Exercise objective
Every entry below must be reproduced exactly.

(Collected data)
····················

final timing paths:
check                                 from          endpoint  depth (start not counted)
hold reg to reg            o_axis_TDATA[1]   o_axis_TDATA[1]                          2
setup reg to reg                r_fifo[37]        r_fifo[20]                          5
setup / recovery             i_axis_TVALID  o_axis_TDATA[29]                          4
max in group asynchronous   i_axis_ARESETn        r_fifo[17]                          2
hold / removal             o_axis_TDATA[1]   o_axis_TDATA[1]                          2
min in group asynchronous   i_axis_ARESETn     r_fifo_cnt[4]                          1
File: run.sh
#!/bin/bash
# OpenROAD 26Q1-2900-gdf79404cd8, Yosys 0.63+post, stock flow scripts
make -C /OpenROAD-flow-scripts/flow DESIGN_CONFIG=/design/flow/config.mk WORK_HOME=/design/flow/orfs finish
File: config.mk
export PLATFORM = sky130hd
export DESIGN_NAME = sakebi_ethernet_frame_rx
export DESIGN_NICKNAME = sakebi_ethernet_frame_rx
export VERILOG_FILES = /design/flow/design.v
export SDC_FILE = /design/flow/constraint.sdc
export NUM_CORES = 4
export LEC_CHECK = 1
export CORE_UTILIZATION = 30
File: constraint.sdc
current_design sakebi_ethernet_frame_rx

set clk_period 7.4
set clk_io_pct 0.2

create_clock -name clk0 -period $clk_period [get_ports {i_axis_ACLK}]

set non_clock_inputs [all_inputs -no_clocks]
set_input_delay [expr $clk_period * $clk_io_pct] -clock clk0 $non_clock_inputs
set_output_delay [expr $clk_period * $clk_io_pct] -clock clk0 [all_outputs]
File: design.v
module sakebi_ethernet_frame_rx #(
  parameter DATA_WIDTH      = 8,
  parameter MAC_ADDR_WIDTH  = DATA_WIDTH*6,
  parameter ETHERTYPE_WIDTH = DATA_WIDTH*2
) (
  input  wire                       i_axis_ACLK,
  input  wire                       i_axis_ARESETn,
  input  wire                       i_axis_TVALID,
  output reg                        o_axis_TREADY,
  input wire [DATA_WIDTH-1:0]       i_axis_TDATA,
  output reg                        o_axis_TVALID,
  input wire                        i_axis_TREADY,
  output reg [DATA_WIDTH-1:0]       o_axis_TDATA,
  output reg [MAC_ADDR_WIDTH-1:0]   o_src_mac_addr,
  output reg [MAC_ADDR_WIDTH-1:0]   o_dst_mac_addr,
  output reg [ETHERTYPE_WIDTH-1:0]  o_ethertype,
  input wire                        i_specify_mac_en,
  input wire [MAC_ADDR_WIDTH-1:0]   i_mac_addr,
  input wire                        i_specify_ethertype_en,
  input wire [ETHERTYPE_WIDTH-1:0]  i_ethertype
);
  reg                   r_tvalid;
  reg [DATA_WIDTH-1:0]  r_tdata;
  reg [MAC_ADDR_WIDTH-1:0]  r_dst_mac_addr;
  reg [MAC_ADDR_WIDTH-1:0]  r_src_mac_addr;
  reg [ETHERTYPE_WIDTH-1:0] r_ethertype;
  localparam ETHER_IDLE         = 8'h00;
  localparam ETHER_MAC_DST      = 8'h01;
  localparam ETHER_MAC_SRC      = 8'h02;
  localparam ETHER_ETHERTYPE    = 8'h03;
  localparam ETHER_PAYLOAD      = 8'h04;
  reg [7:0] r_ether_state;
  reg [7:0] r_mac_cnt;
  reg [7:0] r_ethertype_cnt;
  always @(posedge i_axis_ACLK, negedge i_axis_ARESETn) begin
    if(!i_axis_ARESETn) begin
      r_tvalid  <= 1'b0;
      r_tdata   <= {DATA_WIDTH{1'b0}};
    end else begin
      r_tvalid  <= i_axis_TVALID;
      r_tdata   <= i_axis_TDATA;
    end
  end
  always @(posedge i_axis_ACLK, negedge i_axis_ARESETn) begin
    if(!i_axis_ARESETn) begin
      r_ether_state     <= ETHER_IDLE;
      r_mac_cnt         <= 8'h00;
      r_ethertype_cnt   <= 8'h00;
      r_dst_mac_addr    <= {MAC_ADDR_WIDTH{1'b0}};
      r_src_mac_addr    <= {MAC_ADDR_WIDTH{1'b0}};
    end else begin
      case(r_ether_state)
        ETHER_IDLE      : begin
          if(r_tvalid) begin
            r_ether_state   <= ETHER_MAC_DST;
            r_mac_cnt       <= r_mac_cnt + 8'h01;
            r_dst_mac_addr  <= {r_dst_mac_addr[MAC_ADDR_WIDTH-9:0], r_tdata};
          end else begin
            r_ether_state   <= r_ether_state;
            r_mac_cnt       <= 8'h00;
            r_dst_mac_addr  <= {MAC_ADDR_WIDTH{1'b0}};
          end
        end
        ETHER_MAC_DST   : begin
          if(r_mac_cnt == 8'h05) begin
            r_mac_cnt       <= 8'h00;
            r_ether_state   <= ETHER_MAC_SRC;
          end else begin
            r_mac_cnt       <= r_mac_cnt + 8'h01;
            r_ether_state   <= r_ether_state;
          end
          r_dst_mac_addr    <= {r_dst_mac_addr[MAC_ADDR_WIDTH-9:0], r_tdata};
        end
        ETHER_MAC_SRC   : begin
          if(r_mac_cnt == 8'h05) begin
            r_mac_cnt       <= 8'h00;
            r_ether_state   <= ETHER_ETHERTYPE;
          end else begin
            r_mac_cnt       <= r_mac_cnt + 8'h01;
            r_ether_state   <= r_ether_state;
          end
          r_src_mac_addr    <= {r_src_mac_addr[MAC_ADDR_WIDTH-9:0], r_tdata};
        end
        ETHER_ETHERTYPE : begin
          if(r_ethertype_cnt == 8'h01) begin
            r_ethertype_cnt <= 8'h00;
            r_ether_state   <= ETHER_PAYLOAD;
          end else begin
            r_ethertype_cnt <= r_ethertype_cnt + 8'h01;
            r_ether_state   <= r_ether_state;
          end
          r_ethertype   <= {r_ethertype[ETHERTYPE_WIDTH-9:0], r_tdata};
        end
        ETHER_PAYLOAD   : begin
          o_axis_TVALID     <= r_tvalid;
          o_src_mac_addr    <= r_src_mac_addr;
          o_dst_mac_addr    <= r_dst_mac_addr;
          o_ethertype       <= r_ethertype;
          o_axis_TDATA      <= r_tdata;
          if(r_tvalid == 1'b0) begin
            r_ether_state   <= ETHER_IDLE;
          end else begin
            r_ether_state   <= r_ether_state;
          end
        end
        default         : begin
          r_ether_state     <= ETHER_IDLE;
        end
      endcase
    end
  end
endmodule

····················

Response to this task
final timing paths:
check                                 from          endpoint  depth (start not counted)
hold reg to reg            o_axis_TDATA[1]   o_axis_TDATA[1]                          2
setup reg to reg                r_fifo[37]        r_fifo[20]                          5
setup / recovery             i_axis_TVALID  o_axis_TDATA[29]                          4
max in group asynchronous   i_axis_ARESETn        r_fifo[17]                          2
hold / removal             o_axis_TDATA[1]   o_axis_TDATA[1]                          2
min in group asynchronous   i_axis_ARESETn     r_fifo_cnt[4]                          1
File: run.sh
#!/bin/bash
# OpenROAD 26Q1-2900-gdf79404cd8, Yosys 0.63+post, stock flow scripts
make -C /OpenROAD-flow-scripts/flow DESIGN_CONFIG=/design/flow/config.mk WORK_HOME=/design/flow/orfs finish
File: config.mk
export PLATFORM = sky130hd
export DESIGN_NAME = sakebi_ethernet_frame_rx
export DESIGN_NICKNAME = sakebi_ethernet_frame_rx
export VERILOG_FILES = /design/flow/design.v
export SDC_FILE = /design/flow/constraint.sdc
export NUM_CORES = 4
export LEC_CHECK = 1
export CORE_UTILIZATION = 30
File: constraint.sdc
current_design sakebi_ethernet_frame_rx

set clk_period 7.4
set clk_io_pct 0.2

create_clock -name clk0 -period $clk_period [get_ports {i_axis_ACLK}]

set non_clock_inputs [all_inputs -no_clocks]
set_input_delay [expr $clk_period * $clk_io_pct] -clock clk0 $non_clock_inputs
set_output_delay [expr $clk_period * $clk_io_pct] -clock clk0 [all_outputs]
File: design.v
module sakebi_ethernet_frame_rx #(
  parameter DATA_WIDTH      = 8,
  parameter MAC_ADDR_WIDTH  = DATA_WIDTH*6,
  parameter ETHERTYPE_WIDTH = DATA_WIDTH*2
) (
  input  wire                       i_axis_ACLK,
  input  wire                       i_axis_ARESETn,
  input  wire                       i_axis_TVALID,
  output reg                        o_axis_TREADY,
  input wire [DATA_WIDTH-1:0]       i_axis_TDATA,
  output reg                        o_axis_TVALID,
  input wire                        i_axis_TREADY,
  output reg [DATA_WIDTH-1:0]       o_axis_TDATA,
  output reg [MAC_ADDR_WIDTH-1:0]   o_src_mac_addr,
  output reg [MAC_ADDR_WIDTH-1:0]   o_dst_mac_addr,
  output reg [ETHERTYPE_WIDTH-1:0]  o_ethertype,
  input wire                        i_specify_mac_en,
  input wire [MAC_ADDR_WIDTH-1:0]   i_mac_addr,
  input wire                        i_specify_ethertype_en,
  input wire [ETHERTYPE_WIDTH-1:0]  i_ethertype
);
  reg                   r_tvalid;
  reg [DATA_WIDTH-1:0]  r_tdata;
  reg [MAC_ADDR_WIDTH-1:0]  r_dst_mac_addr;
  reg [MAC_ADDR_WIDTH-1:0]  r_src_mac_addr;
  reg [ETHERTYPE_WIDTH-1:0] r_ethertype;
  localparam ETHER_IDLE         = 8'h00;
  localparam ETHER_MAC_DST      = 8'h01;
  localparam ETHER_MAC_SRC      = 8'h02;
  localparam ETHER_ETHERTYPE    = 8'h03;
  localparam ETHER_PAYLOAD      = 8'h04;
  reg [7:0] r_ether_state;
  reg [7:0] r_mac_cnt;
  reg [7:0] r_ethertype_cnt;
  always @(posedge i_axis_ACLK, negedge i_axis_ARESETn) begin
    if(!i_axis_ARESETn) begin
      r_tvalid  <= 1'b0;
      r_tdata   <= {DATA_WIDTH{1'b0}};
    end else begin
      r_tvalid  <= i_axis_TVALID;
      r_tdata   <= i_axis_TDATA;
    end
  end
  always @(posedge i_axis_ACLK, negedge i_axis_ARESETn) begin
    if(!i_axis_ARESETn) begin
      r_ether_state     <= ETHER_IDLE;
      r_mac_cnt         <= 8'h00;
      r_ethertype_cnt   <= 8'h00;
      r_dst_mac_addr    <= {MAC_ADDR_WIDTH{1'b0}};
      r_src_mac_addr    <= {MAC_ADDR_WIDTH{1'b0}};
    end else begin
      case(r_ether_state)
        ETHER_IDLE      : begin
          if(r_tvalid) begin
            r_ether_state   <= ETHER_MAC_DST;
            r_mac_cnt       <= r_mac_cnt + 8'h01;
            r_dst_mac_addr  <= {r_dst_mac_addr[MAC_ADDR_WIDTH-9:0], r_tdata};
          end else begin
            r_ether_state   <= r_ether_state;
            r_mac_cnt       <= 8'h00;
            r_dst_mac_addr  <= {MAC_ADDR_WIDTH{1'b0}};
          end
        end
        ETHER_MAC_DST   : begin
          if(r_mac_cnt == 8'h05) begin
            r_mac_cnt       <= 8'h00;
            r_ether_state   <= ETHER_MAC_SRC;
          end else begin
            r_mac_cnt       <= r_mac_cnt + 8'h01;
            r_ether_state   <= r_ether_state;
          end
          r_dst_mac_addr    <= {r_dst_mac_addr[MAC_ADDR_WIDTH-9:0], r_tdata};
        end
        ETHER_MAC_SRC   : begin
          if(r_mac_cnt == 8'h05) begin
            r_mac_cnt       <= 8'h00;
            r_ether_state   <= ETHER_ETHERTYPE;
          end else begin
            r_mac_cnt       <= r_mac_cnt + 8'h01;
            r_ether_state   <= r_ether_state;
          end
          r_src_mac_addr    <= {r_src_mac_addr[MAC_ADDR_WIDTH-9:0], r_tdata};
        end
        ETHER_ETHERTYPE : begin
          if(r_ethertype_cnt == 8'h01) begin
            r_ethertype_cnt <= 8'h00;
            r_ether_state   <= ETHER_PAYLOAD;
          end else begin
            r_ethertype_cnt <= r_ethertype_cnt + 8'h01;
            r_ether_state   <= r_ether_state;
          end
          r_ethertype   <= {r_ethertype[ETHERTYPE_WIDTH-9:0], r_tdata};
        end
        ETHER_PAYLOAD   : begin
          o_axis_TVALID     <= r_tvalid;
          o_src_mac_addr    <= r_src_mac_addr;
          o_dst_mac_addr    <= r_dst_mac_addr;
          o_ethertype       <= r_ethertype;
          o_axis_TDATA      <= r_tdata;
          if(r_tvalid == 1'b0) begin
            r_ether_state   <= ETHER_IDLE;
          end else begin
            r_ether_state   <= r_ether_state;
          end
        end
        default         : begin
          r_ether_state     <= ETHER_IDLE;
        end
      endcase
    end
  end
endmodule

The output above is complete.